The reason is that most people will be adding to retirement investments on a
monthly basis, and if you do that with ETFs your transactional cost to buy
shares will dwarf the ETF's management fees for quite some time.

Although if my memory from several years ago is right, Vanguard charges a sale
fee for the fund equivalent of their emerging market fund, to discourage
people from trading into and out of it frequently. You can check that on their
website -- it would tend to change the above result for most people here.

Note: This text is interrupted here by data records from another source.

==> flow/design.v <==
`default_nettype none
module quad_enc #(
    parameter encbits = 64,
    parameter enable_velocity = 1,
    parameter velocity_bits = 32
  )(
  input wire resetn,
  input wire  clk,
  input wire  a,
  input wire  b,
  output reg faultn,
  output reg signed [encbits-1:0] count,
  output reg signed [velocity_bits-1:0] velocity,
  output reg signed [velocity_bits-1:0] velocity_counter
  );
  reg [2:0] a_stable, b_stable, i_stable;   
  wire step_a = a_stable[1] ^ a_stable[2];   
  wire step_b = b_stable[1] ^ b_stable[2];   
  wire step = step_a ^ step_b;   
  wire direction = a_stable[1] ^ b_stable[2];   
  always @(posedge clk) begin
    if (!resetn) begin
      count <= 0;   
      velocity <= 0;
      velocity_counter <= 0;
      faultn <= 1'b1;  
      a_stable <= 3'b0;
      b_stable <= 3'b0;
    end
    else begin
      a_stable <= {a_stable[1:0], a};   
      b_stable <= {b_stable[1:0], b};   
      velocity_counter <= velocity_counter + 1'b1;
      if (step_a & step_b)   
        faultn <= 0;
      if (step) begin
        if (direction) begin
          count <= count + 1'b1;
          velocity <= velocity_counter;
        end
        else begin
          count <= count - 1'b1;
          velocity <= -velocity_counter;
        end
        velocity_counter <= 0;
      end
    end
  end
endmodule
==> flow/run.sh <==
#!/bin/bash
# OpenROAD 26Q1-2900-gdf79404cd8, Yosys 0.63+post, stock flow scripts
make -C /OpenROAD-flow-scripts/flow DESIGN_CONFIG=/design/flow/config.mk WORK_HOME=/design/flow/orfs finish
==> flow/config.mk <==
export PLATFORM = sky130hd
export DESIGN_NAME = quad_enc
export DESIGN_NICKNAME = quad_enc
export VERILOG_FILES = /design/flow/design.v
export SDC_FILE = /design/flow/constraint.sdc
export NUM_CORES = 4
export LEC_CHECK = 1
export CORE_UTILIZATION = 50
==> flow/constraint.sdc <==
current_design quad_enc

set clk_period 25.9
set clk_io_pct 0.2

create_clock -name clk0 -period $clk_period [get_ports {clk}]

set non_clock_inputs [all_inputs -no_clocks]
set_input_delay [expr $clk_period * $clk_io_pct] -clock clk0 $non_clock_inputs
set_output_delay [expr $clk_period * $clk_io_pct] -clock clk0 [all_outputs]
==> impl_metrics.csv <==
group,metric,value,unit
place,place.port_buffers,132,
logic_synthesis,netlist.top_cell.by_instances,"sky130_fd_sc_hd__nor2_1",
timing,setup_total_negative_slack,0,ns
job,drv.max_cap_violation_count,0,
timing,fin_worst_skew,0.0111,ns
logic_synthesis,ys_cells,1308,
logic_synthesis,netlist_instances,1308,
logic_synthesis,yosys.cell_types.count,80,
routing,postRouteWirelength,29600,um
logic_synthesis,yosys_area,0.00965,sq mm
grt,global_route_wire_length_before_repair,47300,um
grt,grt_max_degree,66,
die,fp_util,0.512,
logic_synthesis,largest_cells_by_area_after_synthesis,"sky130_fd_sc_hd__dfxtp_1 28%, sky130_fd_sc_hd__nor2_1 7.2%, sky130_fd_sc_hd__mux2i_1 4.9%",
logic_synthesis,count_of_state_elements_after_synthesis,135,
die,num_io_pins,133,
timing,part_of_the_cycle_the_worst_path_needs,0.267,
setup_path,timing.critical_path.max_delay_family,"buffers and inverters",
logic_synthesis,synthTopCellsByCount,"186 x sky130_fd_sc_hd__nor2_1, 135 x sky130_fd_sc_hd__dfxtp_1, 113 x sky130_fd_sc_hd__nand2_1, 90 x sky130_fd_sc_hd__clkbuf_1, 71 x sky130_fd_sc_hd__o21ai_0",
die,chip_area,0.0199,sq mm
routing,ant_nets,0,
setup_path,critPathRequiredTime,26.21,ns
pwr,total_leakage_power,4.19,nW
grt,antenna_violations_before_repair,0,
routing,num_vias,9883,
timing,setup_violations,0,
setup_path,data_arrival_time_at_the_worst_slack_endpoint,7.24,ns
setup_path,worst_path_max_delay_cell,"sky130_fd_sc_hd__buf_4",
setup_path,critical_path.cell_chain,"buf_2 > buf_4 > inv_2 > buf_4 > or3_1 > mux2i_1 > a31oi_1 > o311ai_0",
setup_path,crit_path_frequent_cell,"sky130_fd_sc_hd__buf_4",
clock_tree,cts.repair.resized,0,
clock_tree,post_cts_buffers,0,
clock_tree,ctsHtreeMaxLevel,4,
logic_synthesis,synth_area,0.00965,sq mm
worst_hold_path,min-delay-path-class,"reg2reg",
cells_and_area,final_area,0.0115,sq mm
clock_tree,cts_max_path_buffers,2,
logic_synthesis,syn_area_per_cell,7.38,sq um
logic_synthesis,synth_top_flop_cell,"sky130_fd_sc_hd__dfxtp_1",
setup_path,endpoint_kind,"register",
cells_and_area,drive_gt1_frac,0.0614,
routing,detailedRoute.firstIterationViolations,828,
logic_synthesis,synthesis.yosys.warnings,1,
logic_synthesis,post-synth-top-area-cell,"sky130_fd_sc_hd__dfxtp_1",
setup_path,crit_type,"in2reg",
clock_tree,numClockSinks,135,
logic_synthesis,synth_largest_type_area_fraction,0.280,
place,place.gp.congestion,0.969,
die,core-area,0.0188,sq mm
clock_tree,cts_hold_buffers,0,
timing,maxSlewHeadroom,0.430,
clock_tree,root_buffer,"sky130_fd_sc_hd__clkbuf_16",
timing,slew_viol_final,0,
clock_tree,clock_tree_from_tritoncts,"built",
cells_and_area,fill_cells,1710,
setup_path,max_stage_delay,0.54,ns
pwr,power.density_cell_area,135,mW/mm^2
die,die_width,141,um
pwr,vdd.ir_drop.worst,0.0714,mV
place,hpwl_after_detailed_placement,20200,um
setup_path,critical_path.max_fanout,65,
setup_path,setup.worst_path.start_class,"input pin",
routing,route.detailed.drc,0,
job,log.warning_count,27,
logic_synthesis,synthArstFlopShare,0,
grt,grt_pass1_vias,8756,
routing,wl_per_cell,18.2,um
timing,achievable-frequency,0.144,GHz
setup_path,path_buffers,4,
clock_tree,clk_transition_reported_paths,0.06,ns
routing,drt_first_pass_iters,5,
die,floorplan.rows,50,
grt,grtUsageTotal,0.306,
timing,rsz0062_at_grt,"false",
timing,finalCriticalPeriod,6.93,ns
logic_synthesis,postSynthSeqShare,0.280,
logic_synthesis,edf_count,0,
status,outcome,"completed",
timing,timing_hold_violations_final,0,
cells_and_area,synthToLayoutAreaGrowth,19.3,%
die,height_of_the_chip,141,um
clock_tree,clock.latency.late_pin,0.42,ns
routing,n_antenna_cell,0,
routing,drt-vias-per-instance,6.07,
clock_tree,cts_inserted_buffers,17,
place,placement.cell_area,0.0109,sq mm
timing,max_slew.worst_pin.slew,0.847,ns
grt,global_route.overflow_total,0,
-- layer usage --
metal	up-vias	track usage	wire (um)
li1	4843	-	-
met1	4565	0.475	13600
met2	428	0.454	12900
met3	47	0.0578	2470
met4	0	0.0572	563
met5	-	0	0
-- registers in the layout (all words and copies together), names as in the netlist --
name,count
velocity_counter,32
count,64
velocity,32
faultn,1
a_stable,3
b_stable,3
-- final cells by class --
class / count / area (sq um) / share of cell area
Clock buffer: 18 / 429 / 0.0373
Clock inverter: 14 / 164 / 0.0142
Inverter: 14 / 52.6 / 0.00457
Multi-Input combinational cell: 1043 / 6430 / 0.559
Sequential cell: 135 / 2700 / 0.235
Tap cell: 260 / 325 / 0.0283
Timing Repair Buffer: 143 / 1400 / 0.122
-- per-stage QoR --
step                      setup WS (ns)  total power, mW  instances   util  hold slack, ns
after floorplan                   19.60            0.989       1308      -           0.412
after global placement            18.61             1.27       1595  0.580           0.419
after detailed placement          18.54             1.27       1595  0.580           0.418
after CTS                         18.96             1.53       1627  0.611           0.433
after global routing              18.73             1.66       1627  0.611           0.441
final                             18.97             1.55       1627  0.611           0.431
-- layout by cell type, fill, tap and decap left out, drive strengths merged, types with 45 or more instances in the layout --
cell type and n:
nand3 60, xor2 54, nor4 46, a21oi 45, dfxtp 135, mux2i 47
o21ai 77, clkdlybuf4s50 131, nand2 113, nor2 186
-- path summary, 6_finish.rpt --
kind                                   from          end  slack (ns)  cells past startpoint
worst max-delay path                 resetn    count[43]       18.97                      8
worst min-delay path            b_stable[0]  b_stable[1]        0.43                      1
worst max register to register  b_stable[2]    count[44]       21.73                     11
worst min register to register  b_stable[0]  b_stable[1]        0.43                      1
-- power breakdown --
part           switching [mW]  leakage (nW)  internal, mW
clock                   0.107         0.286         0.145
sequential              0.116          1.10         0.251
combinational           0.527          2.80         0.404
total                   0.749          4.19         0.800
-- logic make-up (layout without fill, tap and decap cells) --
| logic type | count (synthesis) | count (layout) | synth area share |
|---|---|---|---|
| and+or+nand+nor | 647 | 647 | 0.343 |
| muxes | 55 | 55 | 0.0581 |
| AOI/OAI and AO/OA | 240 | 240 | 0.168 |
| DFF | 135 | 135 | 0.280 |
| xor gates and xnor gates | 97 | 97 | 0.0888 |
| adders and majority gates | 4 | 4 | 0.00519 |
| buffers and inverters | 130 | 189 | 0.0560 |
Power figures rest on the tool's default switching activity, not on a simulated workload.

Disclosure: Upwards of 60% of my retirement accounts are ETFs, including the
Vanguard ones mentioned. They most important thing, far more important than
specific allocation, is that you contribute regularly and do not trade.

------
neilc
_And this is despite the fact that on average, experts can't beat a monkey
with a dartboard when it comes to picking stocks. Every study has shown this
to be true._

If that is true (and I've certainly heard it repeated often enough), then why
is the Harvard endowment managed by a private group of experts? Similarly for
just about every large endowment, pension fund, and similar pool of money. If
those experts aren't able to either offer improved returns or reduced risk vs.
random stock selection (or buying an index fund etc.), then I suspect that the
boards of these large institutions wouldn't be paying the money managers'
fees.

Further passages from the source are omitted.